V. M. Vagabov*, L. V. Trilisenko, and I. S. Kulaev

Skryabin Institute of Biochemistry and Physiology of Microorganisms, Russian Academy of Sciences, Pushchino, Moscow Region, 142292 Russia; fax: (7-095) 923-3602; E-mail: kulaev@ibpm.serpukhov.su

* To whom correspondence should be addressed.

Received November 10, 1999
The content of inorganic linear polyphosphate (polyP) and the polymeric degree (n) of these compounds were determined in the process of growth of the yeast Saccharomyces cerevisiae VKM Y-1173 in a medium, which contained varying Pi amount with the constant level of all the necessary components. For this purpose, a combination of chemical methods of polyP extraction and 31P-NMR spectroscopy studies of their chain length were used. After 7 h of phosphate starvation, the yeast was shown to use almost completely the phosphate reserve in the form of polyP localized in various cell compartments to support their vitality. The polyP drop was followed by a considerable shortening of the polymer chain length of acid-soluble (polyP1) and two alkali-soluble (polyP3 and polyP4) fractions.
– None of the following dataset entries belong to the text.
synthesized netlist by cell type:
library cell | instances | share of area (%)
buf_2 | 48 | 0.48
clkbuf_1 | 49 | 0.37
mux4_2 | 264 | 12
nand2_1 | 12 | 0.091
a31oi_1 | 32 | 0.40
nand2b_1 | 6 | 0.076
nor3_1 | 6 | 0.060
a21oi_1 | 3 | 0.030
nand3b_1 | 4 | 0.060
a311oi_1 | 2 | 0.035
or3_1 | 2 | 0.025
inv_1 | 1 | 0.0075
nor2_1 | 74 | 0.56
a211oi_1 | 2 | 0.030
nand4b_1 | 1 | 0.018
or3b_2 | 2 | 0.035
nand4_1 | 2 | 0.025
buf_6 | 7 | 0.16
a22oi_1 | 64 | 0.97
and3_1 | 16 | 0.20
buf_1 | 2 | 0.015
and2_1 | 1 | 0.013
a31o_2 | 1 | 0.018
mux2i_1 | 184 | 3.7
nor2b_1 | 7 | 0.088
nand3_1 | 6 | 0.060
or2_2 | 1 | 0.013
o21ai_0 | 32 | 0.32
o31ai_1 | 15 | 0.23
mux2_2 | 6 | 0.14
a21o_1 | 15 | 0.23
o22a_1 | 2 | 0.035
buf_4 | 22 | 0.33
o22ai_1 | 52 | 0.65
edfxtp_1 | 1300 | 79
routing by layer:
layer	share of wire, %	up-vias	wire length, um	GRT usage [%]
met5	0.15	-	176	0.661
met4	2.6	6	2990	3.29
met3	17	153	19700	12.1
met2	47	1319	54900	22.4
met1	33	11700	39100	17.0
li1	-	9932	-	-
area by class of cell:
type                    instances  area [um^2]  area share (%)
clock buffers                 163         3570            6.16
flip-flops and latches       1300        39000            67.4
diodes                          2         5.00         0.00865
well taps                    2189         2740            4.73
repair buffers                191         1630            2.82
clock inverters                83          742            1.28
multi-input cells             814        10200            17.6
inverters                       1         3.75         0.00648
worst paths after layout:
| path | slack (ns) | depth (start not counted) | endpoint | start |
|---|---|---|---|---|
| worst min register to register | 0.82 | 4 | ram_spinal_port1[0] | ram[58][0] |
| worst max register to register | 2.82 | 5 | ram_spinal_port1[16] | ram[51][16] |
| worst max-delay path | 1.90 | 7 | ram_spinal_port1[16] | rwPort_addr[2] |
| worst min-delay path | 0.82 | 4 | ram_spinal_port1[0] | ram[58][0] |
<file path="/design/flow/config.mk">
export PLATFORM = sky130hd
export DESIGN_NAME = control
export DESIGN_NICKNAME = control
export VERILOG_FILES = /design/flow/design.v
export SDC_FILE = /design/flow/constraint.sdc
export NUM_CORES = 4
export LEC_CHECK = 1
export CORE_AREA = 10 10 70 70
export DIE_AREA = 0 0 80 80
</file>
<file path="/design/flow/constraint.sdc">
current_design control

set clk_period 1.3
set clk_io_pct 0.2

create_clock -name clk0 -period $clk_period [get_ports {clk}]

set non_clock_inputs [all_inputs -no_clocks]
set_input_delay [expr $clk_period * $clk_io_pct] -clock clk0 $non_clock_inputs
set_output_delay [expr $clk_period * $clk_io_pct] -clock clk0 [all_outputs]
</file>
<file path="/design/flow/design.v">
module MoveFSM(CLOCK_50, 
					SW, KEY,  
					VGA_CLK,   						 
					VGA_HS,							 
					VGA_VS,							 
					VGA_BLANK_N,						 
					VGA_SYNC_N,						 
					VGA_R,   						 
					VGA_G,	 						 
					VGA_B   						 
					);
	input 			CLOCK_50;
	input 	[3:0] KEY;
	input 	[9:0]	SW;
	output			VGA_CLK;   				 
	output			VGA_HS;					 
	output			VGA_VS;					 
	output			VGA_BLANK_N;			 
	output			VGA_SYNC_N;				 
	output	[7:0]	VGA_R;   				 
	output	[7:0]	VGA_G;	 				 
	output	[7:0]	VGA_B;   				 
	wire draw, erase, set_dir, update_x, update_y, plot, clr, xtemp, ytemp ;
	wire [2:0] counterA;
	wire [23:0] rateDivider;
	vga_adapter VGA(
			.resetn(SW[9]),
			.clock(CLOCK_50),
			.colour(clr),
			.x(xtemp),
			.y(ytemp),
			.plot(plot),
			.VGA_R(VGA_R),
			.VGA_G(VGA_G),
			.VGA_B(VGA_B),
			.VGA_HS(VGA_HS),
			.VGA_VS(VGA_VS),
			.VGA_BLANK(VGA_BLANK_N),
			.VGA_SYNC(VGA_SYNC_N),
			.VGA_CLK(VGA_CLK));
		defparam VGA.RESOLUTION = "160x120";
		defparam VGA.MONOCHROME = "FALSE";
		defparam VGA.BITS_PER_COLOUR_CHANNEL = 1;
		defparam VGA.BACKGROUND_IMAGE = "black.mif";
	datapath d1(CLOCK_50, SW[9], KEY[0], KEY[1], KEY[2], KEY[3], 
						draw, erase, set_dir, update_x, update_y,
						plot, clr, xtemp, ytemp, counterA, rateDivider);
	control c1(CLOCK_50, SW[9], counterA, rateDivider, draw, erase, set_dir, 
					update_x, update_y);
endmodule
module datapath(clk, resetn, RightN, UpN, DownN, LeftN, 
					draw, erase, set_dir, update_x, update_y,
					plot, clr, xtemp, ytemp, counterA, rateDivider);
	input clk, resetn, RightN, UpN, DownN, LeftN;
	input draw, erase, set_dir, update_x, update_y;
	output reg plot;
	output reg [2:0] clr;
	output reg [8:0] xtemp;
	output reg [7:0] ytemp;
	output reg [2:0] counterA;
	output reg [23:0] rateDivider;
	reg [1:0] dir;
	reg [8:0] X;
	reg [7:0] Y;
	localparam  RIGHT       = 2'd0,
               UP   			= 2'd1,
               DOWN      	= 2'd2,
               LEFT   		= 2'd3;
	always@(posedge clk) begin
		if(!resetn) begin
			X <= 9'd64;
		end
		else if (update_x) begin
			if (dir == RIGHT) begin
				if (X == 9'd160) begin
					X <= 9'd0;
				end
				else begin
					X <= X + 1;
				end
			end
			if (dir == LEFT) begin
				if (X == 9'd0) begin
					X <= 9'd160;
				end 
				else begin
					X <= X - 1;
				end
			end
		end
		else begin
			X <= X;
		end
	end
		always@(posedge clk) begin
			if(!resetn) begin
				Y <= 8'd60;
			end
			else if (update_y) begin
				if (dir == UP) begin
					if (Y == 8'd0) begin
						Y <= 8'd120;
					end
					else begin
						Y <= Y - 1;
					end
				end
				if (dir == DOWN) begin
					if (Y == 8'd120) begin
						Y <= 8'd0;
					end 
					else begin
						Y <= Y + 1;
					end
				end
			end
			else begin
				Y <= Y;
			end
		end
	always@(posedge clk) begin
			if(!resetn) begin
				dir <= RIGHT;
			end
			else if (set_dir) begin 
				if (!RightN) begin
					if (dir != LEFT)
							dir <= RIGHT; 
				end
				else if (!UpN) begin
							if (dir != DOWN)
									dir <= UP;
				end
				else if (!DownN) begin
							if (dir != UP)
									dir <= DOWN;
				end
				else if (!LeftN) begin
							if (dir != RIGHT)
									dir <= LEFT;
				end
				else begin
					dir <= dir;
				end
			end
			else begin
				dir <= dir;
			end
	end
	always@(posedge clk) begin
		if (!resetn) begin
			xtemp <= 9'd64;
			ytemp <= 8'd60;
			counterA <= 3'd0;
			rateDivider <= 24'd9999999;
			plot <= 1'b0;
			clr <= 3'b111;
		end
		else if (draw || erase) begin
			if (draw) begin
				clr <= 3'b111;
			end
			else begin
				clr <= 3'b000;
			end
			plot <= 1'b1;
			xtemp <= X + counterA[0];
			ytemp <= Y + counterA[1];
			counterA <= counterA + 1;
		end
		else begin
			clr <= 3'b111;
			plot <= 1'b0;
			counterA <= 3'd0;
			xtemp <= xtemp;
			ytemp <= ytemp;
			if ((!set_dir) && (!update_x) && (!update_y)) begin
				if (rateDivider == 24'd0) begin
					rateDivider = 24'd9999999;
				end
				else begin
					rateDivider = rateDivider - 1;
				end
			end
		end
	end
endmodule
module control(clk, resetn, counterA, rateDivider, draw, erase, set_dir, 
					update_x, update_y);
	input clk, resetn;
	input [2:0] counterA;
	input [23:0] rateDivider;
	output reg draw, erase, set_dir, update_x, update_y;
	reg [2:0] current_state, next_state; 
    localparam  WAIT1			= 3'd0,  
					 DRAW       	= 3'd1,
                WAIT2     		= 3'd2,  
                ERASE   		= 3'd3,
                SET_DIR       = 3'd4,
                UPDATE_X	   = 3'd5,
                UPDATE_Y      = 3'd6;
    always@(*)
    begin: state_table 
            case (current_state)
					 WAIT1 :next_state = (counterA == 3'd0)? DRAW : WAIT1;
                DRAW: next_state = (counterA == 3'd4)? WAIT2 : DRAW; 	
					 WAIT2: next_state = ((counterA == 3'd0) && (rateDivider == 24'd0))? ERASE : WAIT2;
                ERASE: next_state = (counterA == 3'd4)? SET_DIR : ERASE;				 
                SET_DIR: next_state = UPDATE_X; 				 
                UPDATE_X: next_state = UPDATE_Y; 			 
                UPDATE_Y: next_state = WAIT1; 
            default:     next_state = WAIT1; 
        endcase
    end  
    always @(*)
    begin: enable_signals
        draw = 1'b0;
		  erase = 1'b0;
        set_dir = 1'b0;
        update_x = 1'b0;
        update_y = 1'b0;
        case (current_state)
				WAIT1: begin
					draw = 1'b0;
				   erase = 1'b0;
				   set_dir = 1'b0;
				   update_x = 1'b0;
				   update_y = 1'b0;
				end
            DRAW: begin
                draw = 1'b1;
					 erase = 1'b0;
				    set_dir = 1'b0;
				    update_x = 1'b0;
				    update_y = 1'b0;
            end
				WAIT2: begin
					 draw = 1'b0;
				    erase = 1'b0;
				    set_dir = 1'b0;
				    update_x = 1'b0;
				    update_y = 1'b0;
				end
            ERASE: begin
					 draw = 1'b0;
                erase = 1'b1;
					 set_dir = 1'b0;
					 update_x = 1'b0;
					 update_y = 1'b0;
                end
            SET_DIR: begin
                draw = 1'b0;
					 erase = 1'b0;
					 set_dir = 1'b1;
					 update_x = 1'b0;
					 update_y = 1'b0;
            end
            UPDATE_X: begin
                draw = 1'b0;
					 erase = 1'b0;
					 set_dir = 1'b0;
					 update_x = 1'b1;
					 update_y = 1'b0;
            end
				UPDATE_Y: begin
                draw = 1'b0;
					 erase = 1'b0;
					 set_dir = 1'b0;
					 update_x = 1'b0;
					 update_y = 1'b1;
            end
        endcase
    end  
    always@(posedge clk)
    begin: state_FFs
        if(!resetn)
            current_state <= WAIT1;
        else
            current_state <= next_state;
    end  
endmodule
</file>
Under the same conditions, the content of a salt-soluble fraction (polyP2) decreased almost 20-fold followed by a simultaneous increase of the chain length nearly 2-fold. As a result, fraction chain length ranged up to n = 40-45. Replacement of the yeast cells after phosphate starvation to a complete phosphate- and glucose-containing medium resulted in super-accumulation (“overcompensation”) of polyP within 2 h mainly in polyP3 and, to a lesser degree, in polyP1, polyP2, and polyP5 fractions. In polyP4 fraction localized as polyP3 at the cell surface, the polyP super-accumulation was not detected. The increase of polyP amount in the fractions mentioned turned out not to be accompanied by simultaneous elongation of their chain length and occurred at the lowest level that is characteristic of a polymer level for each fraction. Further cultivation of the yeast on the complete medium during 2 h had little or no effect on polyP content in the cells but led to elongation of polyP chain length especially in the polyP3 and polyP4 fractions. A phenomenon of considerable elongation of polyP chain length against the background of their fixed content revealed in the yeast growing on the complete medium suggests that these organisms possess a previously unknown discrete way of polyP biosynthesis, which results first in the formation of comparatively low-molecular-mass chains followed by that of high-molecular-mass polymers.
KEY WORDS: yeast, polyphosphates, overcompensation, 31P-NMR spectroscopy


Recent intensive studies of inorganic polyphosphates (polyP) have significantly extended our view on the functions of these compounds in the metabolism of microorganisms. PolyP were shown not only to act as a reserve reutilized under phosphate and energy deficiency, but may also be involved in the transport of particular ions and substances into cells, such as metal ions and sugars, in osmoregulation, in the biosynthesis of nucleic acids, and in the maintenance of the fine structural organization of membranes and cell wall [1-5].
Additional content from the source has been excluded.